Patty McCord, the former chief talent officer at Netflix, wrote about the company’s success in an article in the January/February 2014 issue of The Harvard Business Review. In it she observed, “People find the Netflix approach to talent and culture compelling for a few reasons. The most obvious one is that Netflix has been really successful: During 2013 alone its stock more than tripled, it won three Emmy awards, and its U.S. subscriber base grew to nearly 29 million.”

McCord said the company’s human resources plan was formed in the hard times immediately after 9/11 when its initial public offering had to be postponed and when the company enjoyed success after launching its IPO that required letting a long-term valuable employee go because she didn’t fit in with the company’s expansion.

In the latter case, Netflix learned, McCord said, “If we wanted only ‘A’ players on our team, we had to be willing to let go of people whose skills no longer fit, no matter how valuable their contributions had once been.” (But, she added, only with generous severance packages that allowed them to regroup.)

The downturn after 9/11 meant laying employees off and then facing the stress of hiring new workers when things suddenly turned around. That led, McCord said, “to the most basic element of Netflix’s talent philosophy: The best thing you can do for employees—a perk better than foosball or free sushi—is hire only ‘A’ players to work alongside them. Excellent colleagues trump everything else.”

That was the first step in creating Netflix’s 5 keys to human resources success:

  • Hire, Reward, and Tolerate Only Fully Formed Adults
  • Tell the Truth About Performance
  • Managers Own the Job of Creating Great Teams
  • Leaders Own the Job of Creating the Company Culture
  • Good Talent Managers Think Like Businesspeople and Innovators First, and Like HR People Last

That last point might cause consternation among human resource professionals because McCord said in her three decades in human resources she has never seen an initiative that improved morale. McCord explained, “Instead of cheerleading, people in my profession should think of themselves as businesspeople. What’s good for the company? How do we communicate that to employees? How can we help every worker understand what we mean by high performance?

Hiring fully formed adults, McCord said, means asking workers “to rely on logic and common sense instead of on formal policies,” which most of the time led to better results at a lower cost. She added, “If you’re careful to hire people who will put the company’s interests first, who understand and support the desire for a high-performance workplace, 97% of your employees will do the right thing.”

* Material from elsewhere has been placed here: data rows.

$ cat config.mk
export PLATFORM = sky130hd
export DESIGN_NAME = led_subsys_top
export DESIGN_NICKNAME = d
export VERILOG_FILES = /design/src/logic/bus_pkg.sv /design/src/logic/pwm_pkg.sv /design/src/logic/bus_decode.sv /design/src/logic/led_out_stage.sv /design/src/logic/led_subsys_top.sv /design/src/logic/pwm_led.sv
export SDC_FILE = /design/constraint.sdc
export NUM_CORES = 1
export LEC_CHECK = 0
export BUFFER_PORTS_ARGS = -buffer_cell sky130_fd_sc_hd__buf_2
export CORE_ASPECT_RATIO = 1.2
export CORE_MARGIN = 2
export CORE_UTILIZATION = 31
export CTS_CLUSTER_DIAMETER = 150
export DETAILED_ROUTE_END_ITERATION = 6
export SLEW_MARGIN = 20
export SYNTH_ARGS = -nofsm -noshare
export SYNTH_HDL_FRONTEND = slang
export SYNTH_SLANG_ARGS = --single-unit
export TNS_END_PERCENT = 100
$ cat constraint.sdc
create_clock -name CLK -period 1.7 [get_ports CLK]
set_input_delay 0 -clock CLK [delete_from_list [all_inputs] [get_ports CLK]]
set_output_delay 0 -clock CLK [all_outputs]
set_load 0.03 [all_outputs]
$ cat src/logic/bus_pkg.sv
`default_nettype none

package bus_pkg;

	// data bus of the soft CPU.
	localparam int ADDR_BITS = 8;
	localparam int DATA_BITS = 16;

	// register map of the LED peripheral.
	localparam logic [ADDR_BITS-1:0] ADDR_RED   = 'h00;	// red duty.
	localparam logic [ADDR_BITS-1:0] ADDR_GREEN = 'h01;	// green duty.
	localparam logic [ADDR_BITS-1:0] ADDR_BLUE  = 'h02;	// blue duty.
	localparam logic [ADDR_BITS-1:0] ADDR_CTRL  = 'h03;	// enable and invert.

	// any other address reads zero and drops writes.

endpackage

`default_nettype wire

$ cat src/logic/pwm_pkg.sv
`default_nettype none

package pwm_pkg;

	// counter and duty width, one period is 2**PWM_BITS cycles.
	localparam int PWM_BITS = 8;

	// red, green and blue.
	localparam int PWM_CHANNELS = 3;

	// control register bits.
	localparam int CTRL_EN  = 0;	// pins follow the waveforms.
	localparam int CTRL_INV = 1;	// pins are inverted, also when disabled.

endpackage

`default_nettype wire

$ cat src/logic/bus_decode.sv
`timescale 1ns/10ps
`default_nettype none

module bus_decode
	import bus_pkg::*;
	import pwm_pkg::*;
(
	input  logic                 CLK,
	input  logic                 RSTb,
	input  logic [ADDR_BITS-1:0] address,
	input  logic                 wr,
	input  logic [PWM_BITS-1:0]  duty_r,
	input  logic [PWM_BITS-1:0]  duty_g,
	input  logic [PWM_BITS-1:0]  duty_b,
	input  logic [1:0]           ctrl,
	output logic                 wr_red,
	output logic                 wr_green,
	output logic                 wr_blue,
	output logic                 wr_ctrl,
	output logic [DATA_BITS-1:0] data_out
);

	logic [DATA_BITS-1:0] rd_data;
	logic [DATA_BITS-1:0] data_q;

	// write selects follow WR and the address directly.
	always_comb begin
		wr_red   = 1'b0;
		wr_green = 1'b0;
		wr_blue  = 1'b0;
		wr_ctrl  = 1'b0;
		if (wr) begin
			case (address)
				ADDR_RED:   wr_red   = 1'b1;
				ADDR_GREEN: wr_green = 1'b1;
				ADDR_BLUE:  wr_blue  = 1'b1;
				ADDR_CTRL:  wr_ctrl  = 1'b1;
				default:    ;	// unmapped.
			endcase
		end
	end

	// read mux, zero extended to the bus width.
	always_comb begin
		rd_data = '0;
		case (address)
			ADDR_RED:   rd_data[PWM_BITS-1:0] = duty_r;
			ADDR_GREEN: rd_data[PWM_BITS-1:0] = duty_g;
			ADDR_BLUE:  rd_data[PWM_BITS-1:0] = duty_b;
			ADDR_CTRL:  rd_data[1:0]          = ctrl;
			default:    rd_data = '0;
		endcase
	end

	// read data lags the address by one cycle.
	always_ff @(posedge CLK) begin
		if (!RSTb) begin
			data_q <= '0;
		end else begin
			data_q <= rd_data;
		end
	end

	assign data_out = data_q;

endmodule

`default_nettype wire

$ cat src/logic/led_out_stage.sv
`timescale 1ns/10ps
`default_nettype none

module led_out_stage
	import bus_pkg::*;
	import pwm_pkg::*;
(
	input  logic       CLK,
	input  logic       RSTb,
	input  logic [1:0] data_in,
	input  logic       wr_ctrl,
	input  logic       pwm_r,
	input  logic       pwm_g,
	input  logic       pwm_b,
	output logic [1:0] ctrl,
	output logic       r,
	output logic       g,
	output logic       b
);

	logic [1:0]              ctrl_q;
	logic [PWM_CHANNELS-1:0] pwm_in;
	logic [PWM_CHANNELS-1:0] pin_d;
	logic [PWM_CHANNELS-1:0] pin_q;

	always_ff @(posedge CLK) begin
		if (!RSTb) begin
			ctrl_q <= '0;
		end else if (wr_ctrl) begin
			ctrl_q <= data_in;
		end
	end

	assign pwm_in = {pwm_b, pwm_g, pwm_r};

	// disabled pins rest at the invert level.
	always_comb begin
		for (int i = 0; i < PWM_CHANNELS; i++) begin
			if (ctrl_q[CTRL_EN]) begin
				pin_d[i] = pwm_in[i] ^ ctrl_q[CTRL_INV];
			end else begin
				pin_d[i] = ctrl_q[CTRL_INV];
			end
		end
	end

	// plain registered pins in place of the current sink driver.
	always_ff @(posedge CLK) begin
		if (!RSTb) begin
			pin_q <= '0;
		end else begin
			pin_q <= pin_d;
		end
	end

	assign ctrl = ctrl_q;
	assign r = pin_q[0];
	assign g = pin_q[1];
	assign b = pin_q[2];

endmodule

`default_nettype wire

$ cat src/logic/led_subsys_top.sv
`timescale 1ns/10ps
`default_nettype none

module led_subsys_top
	import bus_pkg::*;
(
	input  logic                 CLK,
	input  logic                 RSTb,
	input  logic [ADDR_BITS-1:0] ADDRESS,
	input  logic [DATA_BITS-1:0] DATA_IN,
	input  logic                 WR,
	output logic [DATA_BITS-1:0] DATA_OUT,
	output logic                 r,
	output logic                 g,
	output logic                 b
);

	// write selects from the decoder.
	logic wr_red;
	logic wr_green;
	logic wr_blue;
	logic wr_ctrl;

	// read back paths.
	logic [7:0] duty_r;
	logic [7:0] duty_g;
	logic [7:0] duty_b;
	logic [1:0] ctrl;

	// waveforms into the output stage.
	logic pwm_r;
	logic pwm_g;
	logic pwm_b;

	bus_decode u_decode (
		.CLK      (CLK),
		.RSTb     (RSTb),
		.address  (ADDRESS),
		.wr       (WR),
		.duty_r   (duty_r),
		.duty_g   (duty_g),
		.duty_b   (duty_b),
		.ctrl     (ctrl),
		.wr_red   (wr_red),
		.wr_green (wr_green),
		.wr_blue  (wr_blue),
		.wr_ctrl  (wr_ctrl),
		.data_out (DATA_OUT)
	);

	pwm_led u_pwm (
		.CLK      (CLK),
		.RSTb     (RSTb),
		.data_in  (DATA_IN[7:0]),	// duty keeps the low byte.
		.wr_red   (wr_red),
		.wr_green (wr_green),
		.wr_blue  (wr_blue),
		.duty_r   (duty_r),
		.duty_g   (duty_g),
		.duty_b   (duty_b),
		.pwm_r    (pwm_r),
		.pwm_g    (pwm_g),
		.pwm_b    (pwm_b)
	);

	led_out_stage u_out (
		.CLK     (CLK),
		.RSTb    (RSTb),
		.data_in (DATA_IN[1:0]),	// enable and invert.
		.wr_ctrl (wr_ctrl),
		.pwm_r   (pwm_r),
		.pwm_g   (pwm_g),
		.pwm_b   (pwm_b),
		.ctrl    (ctrl),
		.r       (r),
		.g       (g),
		.b       (b)
	);

endmodule

`default_nettype wire

$ cat src/logic/pwm_led.sv
`timescale 1ns/10ps
`default_nettype none

module pwm_led
	import bus_pkg::*;
	import pwm_pkg::*;
(
	input  logic                CLK,
	input  logic                RSTb,
	input  logic [PWM_BITS-1:0] data_in,
	input  logic                wr_red,
	input  logic                wr_green,
	input  logic                wr_blue,
	output logic [PWM_BITS-1:0] duty_r,
	output logic [PWM_BITS-1:0] duty_g,
	output logic [PWM_BITS-1:0] duty_b,
	output logic                pwm_r,
	output logic                pwm_g,
	output logic                pwm_b
);

	// channel order is red, green, blue.
	logic [PWM_BITS-1:0]     duty [PWM_CHANNELS];
	logic [PWM_CHANNELS-1:0] wr_sel;
	logic [PWM_CHANNELS-1:0] pwm_q;
	logic [PWM_BITS-1:0]     ctr;

	assign wr_sel = {wr_blue, wr_green, wr_red};

	// shared counter with a period of 2**PWM_BITS cycles.
	always_ff @(posedge CLK) begin
		if (!RSTb) begin
			ctr <= '0;
		end else begin
			ctr <= ctr + 1'b1;
		end
	end

	// duty registers.
	always_ff @(posedge CLK) begin
		if (!RSTb) begin
			for (int i = 0; i < PWM_CHANNELS; i++) begin
				duty[i] <= '0;
			end
		end else begin
			for (int i = 0; i < PWM_CHANNELS; i++) begin
				if (wr_sel[i]) begin
					duty[i] <= data_in;
				end
			end
		end
	end

	// high while the counter is below the duty, so duty 0 never goes high.
	always_ff @(posedge CLK) begin
		if (!RSTb) begin
			pwm_q <= '0;
		end else begin
			for (int i = 0; i < PWM_CHANNELS; i++) begin
				pwm_q[i] <= (ctr < duty[i]);
			end
		end
	end

	assign duty_r = duty[0];
	assign duty_g = duty[1];
	assign duty_b = duty[2];

	assign pwm_r = pwm_q[0];
	assign pwm_g = pwm_q[1];
	assign pwm_b = pwm_q[2];

endmodule

`default_nettype wire

==> summary.txt <==
Run status
  – Status: finished clean

Flow run
  – Max-Cap Viols: 0

Power
  – Pwr Density: 833 nW/µm²
  – Sw Share: 22.8%
  – Max VDD drop: 0.324 mV
  – Seq pwr share: 54.2%
  – Comb power frac: 9.9%
  – Static Leak: 1.26 nW
  – NetSw: 538 µW
  – Total power: 2.36 mW
  – Clock power frac: 35.9%
  – Int Power: 1.82 mW

Yosys
  – Synth Area in Simple Gates: 13.0%
  – Synth Instances: 212
  – Largest cells by area after synthesis: edfxtp_1 30%, dfxtp_1 20%, ha_1 12%, inv_1 3.6%, mux2i_1 3.4%
  – Yosys Warn Count: 0
  – Post-synthesis sequential element count: 48
  – Mean Syn Cell Area: 11.2 µm²
  – Largest family of logic cells by synthesized area: simple AND/OR/NAND/NOR gates
  – Mapped Area: 2380 µm²
  – Register area share after synthesis: 50.5%
  – Post-synthesis mux area share: 5.26%
  – Post-synthesis xor/xnor area fraction: 2.21%
  – Share of the synthesized area in the top cell type: 30.3%
  – Synth Area in Compound Gates: 10.1%
  – Yosys cell types: 35
  – Post-synthesis adder-cell area fraction: 11.6%
  – Cell taking the most area after synthesis: edfxtp_1

Detailed routing
  – Post-route ant nets: 0
  – DR vias: 1631
  – DR WL met3: 132 µm
  – # DRC: 0
  – Via density: 4.67
  – Routed WL per cell: 14.3 µm
  – DR top layer: met4
  – 1st-pass router iterations: 4
  – WL final: 4.98 mm
  – Met2 wire len: 2.73 mm
  – Wire length on met1: 2.03 mm
  – Starting DRT DRC Count: 55

Cells and area
  – Diode count: 0
  – Footprint of the multi-input gates: 1050 µm²
  – Design Area, Final: 2840 µm²
  – Commonest non-fill, non-tap cell in the layout: buf_2
  – Fillers: 768
  – Fraction of layout cells with a size suffix above 1: 22.6%
  – Most frequent cells in the layout: 29 x buf_2, 24 x dfxtp_1, 24 x edfxtp_1
  – Fin nets: 305
  – Area delta synth->final: 19.2%
  – Register Area: 1200 µm²

GRT
  – Initial antenna violation count: 0
  – Largest net degree at the start of global routing: 16
  – Gr usage total: 12.2%
  – First-pass GRT wire length: 7.98 mm
  – Global route total overflow: 0
  – Vias in the first global route: 1695

Clock tree
  – Clk_lat worst skew: 300 ps
  – Post-CTS Setup Repair Bufs: 0
  – TritonCTS clock tree: yes
  – Sink Count: 48
  – Clock Path Buffers: 2
  – Clk root buf: clkbuf_8
  – Clk slew on worst S/H paths: 90 ps
  – CTS H-tree depth: 2
  – CTS buffer count: 5

Placed design
  – RD Place Congestion: 0.777
  – IO buf count: 29
  – Post-DP HPWL: 3.69 mm
  – Area post-placement: 2680 µm²

Critical path
  – Crit start category: flop
  – Worst path cell trace: inv_1 -> ha_1 -> a211oi_1 -> o21ai_0 -> a2111oi_0 -> buf_4
  – Max FO, Critical Path: 2
  – Worst Path Required: 1960 ps
  – CP peak stage delay: 410 ps
  – CP Class: reg -> reg
  – CP endpoint kind: flop
  – CP arrival: 1910 ps
  – Crit-path slowest cell: a2111oi_0

Die
  – Die Y-Extent: 100 µm
  – Ports: 46
  – Core area: 7580 µm²
  – Row count: 35
  – Initial core utilization: 31.4%
  – Die Area: 8390 µm²
  – Die width: 84.0 µm

Timing
  – Setup violations, final: 0
  – RSZ-0062 raised after global routing: false
  – Setup TNS: 0 ps
  – Max-slew violation count: 0
  – Period minus WS final: 1650 ps
  – Final Hold Slack: 16.8 ps
  – Fmax: 606 MHz
  – Period Utilization, post-route: 97.1%
  – Total count of hold-check failures in the final report: 0
  – Clock skew: 11.4 ps

Worst hold path
  – Hold crit path type: in -> reg
[cells by family (layout without fill, tap and decap cells)]
family,count (synthesis),in the layout
AOI/OAI and AO/OA,33,33
xor gates and xnor gates,6,6
adders and majority gates,22,22
buffers and inverters,37,75
DFF,48,48
muxes,10,10
other,1,8
and+or+nand+nor,55,55
[area by class of cell]
type | instances | area share (%)
clock buffer | 8 | 4.32
tap | 92 | 4.06
multi-input combinational | 134 | 37.1
timing repair buffer | 43 | 9.00
sequential | 48 | 42.4
inverter | 24 | 3.18
[state kept, by name, indices dropped and copies added (netlist names)]
register and cells:
u_decode.data_out 8, u_pwm.ctr 8, u_out.ctrl 2, u_out.pin_q 3, u_pwm.duty 24, u_pwm.pwm_q 3
[Yosys cell counts, drive strengths merged]
cell     number
nor3          1
o31ai         3
and2          9
or4           2
or3           2
nor2         14
buf           9
o21ai         6
a2111oi       3
mux2i         8
inv          24
ha           22
nor4          1
nand2        11
conb          1
xor2          5
nor3b         3
o211ai        3
nand3         4
a211oi        3
nor4b         1
o2111a        3
edfxtp       24
mux4          2
a2bb2oi       6
a21oi         6
clkbuf        4
nor2b         6
xnor2         1
or3b          1
dfxtp        24
[worst max-delay path, delay by kind of cell (launching register included)]
family / cells / cell delay [ps]
AOI/OAI and AO/OA: 3 / 740
adders and majority gates: 1 / 300
buffers and inverters: 2 / 220
DFF: 1 / 350
[power by group through the flow]
stage | Sequential, mW | Clock (mW) | Combinational (mW)
after floorplan | 1.30 | 0 | 0.162
after global placement | 1.30 | 0 | 0.221
after detailed placement | 1.31 | 0 | 0.223
after CTS | 1.28 | 0.871 | 0.230
after global routing | 1.29 | 0.906 | 0.262
final | 1.28 | 0.848 | 0.234
[worst paths after layout]
| check | startpoint | to | slack [ps] | cells after the start |
|---|---|---|---|---|
| setup reg to reg | u_pwm.duty[0][3]$_DFFE_PP_ | u_pwm.pwm_q[0]$_SDFF_PN0_ | 50 | 6 |
| hold / removal | DATA_IN[7] | u_pwm.duty[0][7]$_DFFE_PP_ | 20 | 2 |
| setup / recovery | u_pwm.duty[0][3]$_DFFE_PP_ | u_pwm.pwm_q[0]$_SDFF_PN0_ | 50 | 6 |
| hold reg to reg | u_out.ctrl[0]$_SDFFE_PN0P_ | u_out.ctrl[0]$_SDFFE_PN0P_ | 520 | 2 |
[layer usage]
metal | global-route usage, % | vias to the layer above
li1 | - | 824
met5 | 0 | -
met3 | 1.81 | 7
met1 | 13.3 | 778
met4 | 4.84 | 0
met2 | 23.5 | 22
[repair_timing]
item / 4_1_cts / 5_1_grt
gates resized for setup: 0 / 5
endpoints found under the hold margin: 2 / 0
hold buffers: 2 / 0
endpoints found under the setup margin: 0 / 2
[metrics by stage]
step                util [%]  instances  setup slack (ps)
floorplan                  -        219               123
global placement        35.3        339              30.9
detailed placement      35.3        339              29.9
CTS                     37.2        349              4.54
global route            37.4        349              12.4
finish                  37.4        349              49.7
(Power assumes the default switching activity.)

Formal reviews don’t exist at Netflix. “Building a bureaucracy and elaborate rituals around measuring performance usually doesn’t improve it,” McCord observed. “If you talk simply and honestly about performance on a regular basis, you can get good results—probably better ones than a company that grades everyone on a five-point scale.”

Managers create good teams, and take responsibility for them, McCord explained. “We continually told managers that building a great team was their most important task. We didn’t measure them on whether they were excellent coaches or mentors or got their paperwork done on time.”

Finally, a company’s culture has to come from the top but the leaders need to be sensitive to the needs of all employees. McCord cited the case of a desire to implement direct deposit to save money on payroll costs. It wouldn’t work, she said, for the many hourly employees who didn’t have bank accounts. “As leaders build a company culture, they need to be aware of subcultures that might require different management,” she said.

Of course the Netflix philosophy may not work for every company. As J. Lynne Cannon, principal at the Princeton Management Development Institute, said in an article at the Society for Human Resources Management website, [t]he larger a company gets, the more difficult it becomes to foster freedom. “In larger organizations where rules are unavoidable, they are drafted to support the adult conduct of the mainstream 90 percent, not the outliers,” Cannon said.